For that, I use the option next.

I have two problems,

I can not define the beginning of the missing values and their end.

here is an example

data test;
input var1 var2;
cards;
1 .
2 .
3 .
4 .
5 4
3 9
; 
run;


data test1;
set test end=eof;
next=_n_+4;
if not eof then set test (keep=var2 rename=(var2=next_var2 )) point=next;
run;

Thank you

mkeintz · Posted 11-26-2018 10:14 AM

When you have a statement like:

SET A B;

you are creating a single stream of data by concatenating observations in A , followed by observations in B. It doesn't matter that A and B don't have the same variables, you will still get Na+Nb observations (where Na is number of obs in A, and Nb is defined similarly).

But

SET A;
SET B;

generates two synchronized streams, so the number of obs will be the minimum of Na vs Nb. (The data step stops when either SET statement attempts to read beyond end of data.
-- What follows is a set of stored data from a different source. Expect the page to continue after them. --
**config.mk**
```make
export PLATFORM = sky130hd
export DESIGN_NAME = axi_pkt_arbiter_flat
export DESIGN_NICKNAME = d
export VERILOG_FILES = /design/src/rtl/axi_pkt_arbiter_if.sv /design/src/rtl/axi_pkt_arbiter.sv /design/src/flat_wrapper.sv
export SDC_FILE = /design/constraint.sdc
export NUM_CORES = 1
export LEC_CHECK = 0
export CAP_MARGIN = 0
export CORE_AREA = 2 2 96 98
export CTS_BUF_LIST = sky130_fd_sc_hd__clkbuf_4 sky130_fd_sc_hd__clkbuf_8 sky130_fd_sc_hd__clkbuf_16
export CTS_CLUSTER_DIAMETER = 120
export CTS_CLUSTER_SIZE = 24
export DETAILED_ROUTE_END_ITERATION = 8
export DIE_AREA = 0 0 98 100
export PLACE_DENSITY_LB_ADDON = 0.05
export SYNTH_ARGS = -nofsm -noshare
export SYNTH_HDL_FRONTEND = slang
export SYNTH_SLANG_ARGS = --single-unit
```
**constraint.sdc**
```tcl
create_clock -name clk -period 2.1 [get_ports clk]
set_input_delay 0.315 -clock clk [delete_from_list [all_inputs] [get_ports clk]]
set_output_delay 0.315 -clock clk [all_outputs]
set_load 0.01 [all_outputs]
```
===== src/rtl/pc_fetch_pkg.sv =====
// Shared definitions for the instruction fetch sequencer: FSM states,
// instruction widths and the default reset PC.
package pc_fetch_pkg;

  localparam int unsigned ILEN = 32;
  localparam int unsigned CLEN = 16;

  localparam logic [ILEN-1:0] START_PC_DEFAULT = 32'h8000006C;

  typedef enum logic [2:0] {
    IDLE,
    REQ,
    WAIT,
    OUT,
    DRAIN
  } fetch_state_e;

  // Anything whose two low bits are not 2'b11 is a 16-bit instruction.
  function automatic logic is_compressed(input logic [1:0] i_lsb);
    return (i_lsb != 2'b11);
  endfunction

endpackage


===== src/rtl/pc_incr.sv =====
// Sequential PC step: +2 after a compressed instruction, +4 otherwise,
// wrapping modulo 2^32.
module pc_incr
  import pc_fetch_pkg::*;
(
  input  logic [ILEN-1:0] i_pc,
  input  logic            i_compressed,
  output logic [ILEN-1:0] o_next_pc
);

  logic [ILEN-1:0] w_step;

  assign w_step    = i_compressed ? 32'd2 : 32'd4;
  assign o_next_pc = i_pc + w_step;

endmodule


===== src/rtl/pc_fetch_sequencer.sv =====
// Single-outstanding instruction fetch sequencer: requests one word, presents
// one (possibly compressed) instruction to decode, and honours redirects.
module pc_fetch_sequencer
  import pc_fetch_pkg::*;
#(
  parameter logic [ILEN-1:0] START_PC = START_PC_DEFAULT
) (
  input  logic            clk,
  input  logic            reset_n,
  output logic            imem_req_o,
  output logic [ILEN-1:0] imem_addr_o,
  input  logic            imem_gnt_i,
  input  logic            imem_rvalid_i,
  input  logic [ILEN-1:0] imem_rdata_i,
  output logic            instr_valid_o,
  output logic [ILEN-1:0] instr_o,
  output logic [ILEN-1:0] instr_pc_o,
  output logic            instr_compressed_o,
  input  logic            instr_ready_i,
  input  logic            redirect_i,
  input  logic [ILEN-1:0] redirect_pc_i
);

  fetch_state_e    r_state;
  logic [ILEN-1:0] r_pc;
  logic [ILEN-1:0] r_target;
  logic            r_req;
  logic [ILEN-1:0] r_addr;
  logic            r_valid;
  logic [ILEN-1:0] r_instr;
  logic [ILEN-1:0] r_instr_pc;
  logic            r_comp;

  logic [ILEN-1:0] w_tgt;
  logic            w_comp;
  logic [ILEN-1:0] w_instr;
  logic [ILEN-1:0] w_next_pc;
  logic [ILEN-1:0] w_drain_tgt;

  // Redirect targets are forced to halfword alignment.
  assign w_tgt       = redirect_pc_i & ~32'h1;
  assign w_comp      = is_compressed(imem_rdata_i[1:0]);
  assign w_instr     = w_comp ? {{(ILEN-CLEN){1'b0}}, imem_rdata_i[CLEN-1:0]} : imem_rdata_i;
  assign w_drain_tgt = redirect_i ? w_tgt : r_target;

  pc_incr u_pc_incr (
    .i_pc        (r_instr_pc),
    .i_compressed(r_comp),
    .o_next_pc   (w_next_pc)
  );

  always_ff @(posedge clk) begin
    if (!reset_n) begin
      r_state    <= IDLE;
      r_pc       <= START_PC;
      r_target   <= '0;
      r_req      <= 1'b0;
      r_addr     <= START_PC;
      r_valid    <= 1'b0;
      r_instr    <= '0;
      r_instr_pc <= '0;
      r_comp     <= 1'b0;
    end else begin
      case (r_state)
        IDLE: begin
          r_state <= REQ;
          r_req   <= 1'b1;
          if (redirect_i) begin
            r_target <= w_tgt;
            r_pc     <= w_tgt;
            r_addr   <= w_tgt;
          end else begin
            r_addr <= r_pc;
          end
        end

        REQ: begin
          if (redirect_i) begin
            r_target <= w_tgt;
            r_pc     <= w_tgt;
            // A granted request cannot be withdrawn; its data must be drained.
            if (imem_gnt_i) begin
              r_state <= DRAIN;
              r_req   <= 1'b0;
            end else begin
              r_addr <= w_tgt;
            end
          end else if (imem_gnt_i) begin
            r_state <= WAIT;
            r_req   <= 1'b0;
          end
        end

        WAIT: begin
          if (redirect_i) begin
            r_target <= w_tgt;
            r_pc     <= w_tgt;
            if (imem_rvalid_i) begin
              r_state <= REQ;
              r_req   <= 1'b1;
              r_addr  <= w_tgt;
            end else begin
              r_state <= DRAIN;
            end
          end else if (imem_rvalid_i) begin
            r_state    <= OUT;
            r_valid    <= 1'b1;
            r_instr    <= w_instr;
            r_instr_pc <= r_pc;
            r_comp     <= w_comp;
          end
        end

        OUT: begin
          if (redirect_i) begin
            r_target <= w_tgt;
            r_pc     <= w_tgt;
            r_addr   <= w_tgt;
            r_req    <= 1'b1;
            r_valid  <= 1'b0;
            r_state  <= REQ;
          end else if (instr_ready_i) begin
            r_pc    <= w_next_pc;
            r_addr  <= w_next_pc;
            r_req   <= 1'b1;
            r_valid <= 1'b0;
            r_state <= REQ;
          end
        end

        DRAIN: begin
          if (redirect_i) begin
            r_target <= w_tgt;
          end
          if (imem_rvalid_i) begin
            r_state <= REQ;
            r_req   <= 1'b1;
            r_pc    <= w_drain_tgt;
            r_addr  <= w_drain_tgt;
          end
        end

        default: begin
          r_state <= IDLE;
          r_req   <= 1'b0;
          r_valid <= 1'b0;
        end
      endcase
    end
  end

  assign imem_req_o         = r_req;
  assign imem_addr_o        = r_addr;
  assign instr_valid_o      = r_valid;
  assign instr_o            = r_instr;
  assign instr_pc_o         = r_instr_pc;
  assign instr_compressed_o = r_comp;

endmodule


===== config.mk =====
export PLATFORM = sky130hd
export DESIGN_NAME = pc_fetch_sequencer
export DESIGN_NICKNAME = d
export VERILOG_FILES = /design/src/rtl/pc_fetch_pkg.sv /design/src/rtl/pc_incr.sv /design/src/rtl/pc_fetch_sequencer.sv
export SDC_FILE = /design/constraint.sdc
export NUM_CORES = 1
export LEC_CHECK = 0
export ABC_AREA = 1
export CORE_ASPECT_RATIO = 1.25
export CORE_MARGIN = 2
export CORE_UTILIZATION = 40
export CTS_CLUSTER_SIZE = 40
export DETAILED_ROUTE_END_ITERATION = 12
export GPL_ROUTABILITY_DRIVEN = 0
export PLACE_DENSITY = 0.78
export RECOVER_POWER = 50
export SYNTH_ARGS = -nofsm -noshare
export SYNTH_HDL_FRONTEND = slang
export SYNTH_SLANG_ARGS = --single-unit

===== constraint.sdc =====
create_clock -name clk -period 1.67 [get_ports clk]
set_input_delay 0.334 -clock clk [delete_from_list [all_inputs] [get_ports clk]]
set_output_delay 0.334 -clock clk [all_outputs]
set_load 0.005 [all_outputs]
Of course any variable in both B and A will get the value from B overwriting the value from A.

Finally,

MERGE A B;

makes a (let's call it) a single merged stream. It will produce the same results as "SET A; SET B;", EXCEPT anytime Na^=Nb, there will be additional observations generating a total number of observations equal to the MAXIMUM of Na vs Nb. And those extra observations will have missing values assigned to variables belonging only to the smaller dataset.

These are very powerful capabilities of the SAS data step, which is often able to trivially generate results attainable in proc sql only by very tortured coding.

As to the question on the "end=" option of the SET statement, that is a question (unlike the above) which can easily be answered by the sas documentation, or a google search for sas+set+end.

--------------------------
The hash OUTPUT method will overwrite a SAS data set, but not append. That can be costly. Consider voting for Add a HASH object method which would append a hash object to an existing SAS data set

Would enabling PROC SORT to simultaneously output multiple datasets be useful? Then vote for
Allow PROC SORT to output multiple datasets

--------------------------

View solution in original post

r_behata · Posted 11-21-2018 02:13 PM

What is your expected output ?

novinosrin · Posted 11-21-2018 02:14 PM

+1 mate!

mansour_ib_sas · Posted 11-21-2018 02:15 PM

data test;
input var1 var2;
cards;
1 4
2 9
3 .
4 .
5 .
3 .
; 
run;

novinosrin · Posted 11-21-2018 02:22 PM


data test;
input var1 var2;
cards;
1 .
2 .
3 .
4 .
5 4
3 9
; 
run;


data test1;
merge test(drop=var2)  test(keep=var2 where=(var2 is not missing)) ;
run;

mkeintz · Posted 11-25-2018 05:44 PM

And what if the OP wanted:

data want;
input var1 var2;
cards;
1 4
2 9
3 9
4 9
5 9
3 9
run;

--------------------------
The hash OUTPUT method will overwrite a SAS data set, but not append. That can be costly. Consider voting for Add a HASH object method which would append a hash object to an existing SAS data set

Would enabling PROC SORT to simultaneously output multiple datasets be useful? Then vote for
Allow PROC SORT to output multiple datasets

--------------------------

novinosrin · Posted 11-25-2018 06:00 PM

data test1;
merge test(drop=var2)  test(keep=var2 where=(var2 is not missing)) ;
retain _iorc_;
if not missing(var2) then _iorc_=var2;
else var2=_iorc_;
run;

mkeintz · Posted 11-25-2018 06:10 PM

An easy way to retain a SET (or MERGE) variable across multiple observations is to do conditional SET statements:

data want;
input var1 var2;
cards;
1 .
2 .
3 .
4 .
5 4
3 9
run;

data want;
  set have (drop=var2);
  if eod2=0 then set have (keep=var2 where=(not missing(var2))) end=eod2;
run;

VAR2, like all variables read by SET or MERGE, is automatically retained until a subsequent data step iteration executes a SET or MERGE retrieving the same variable and overwrites the old value. Simply avoid any attempt to read var2 beyond end of data set HAVE.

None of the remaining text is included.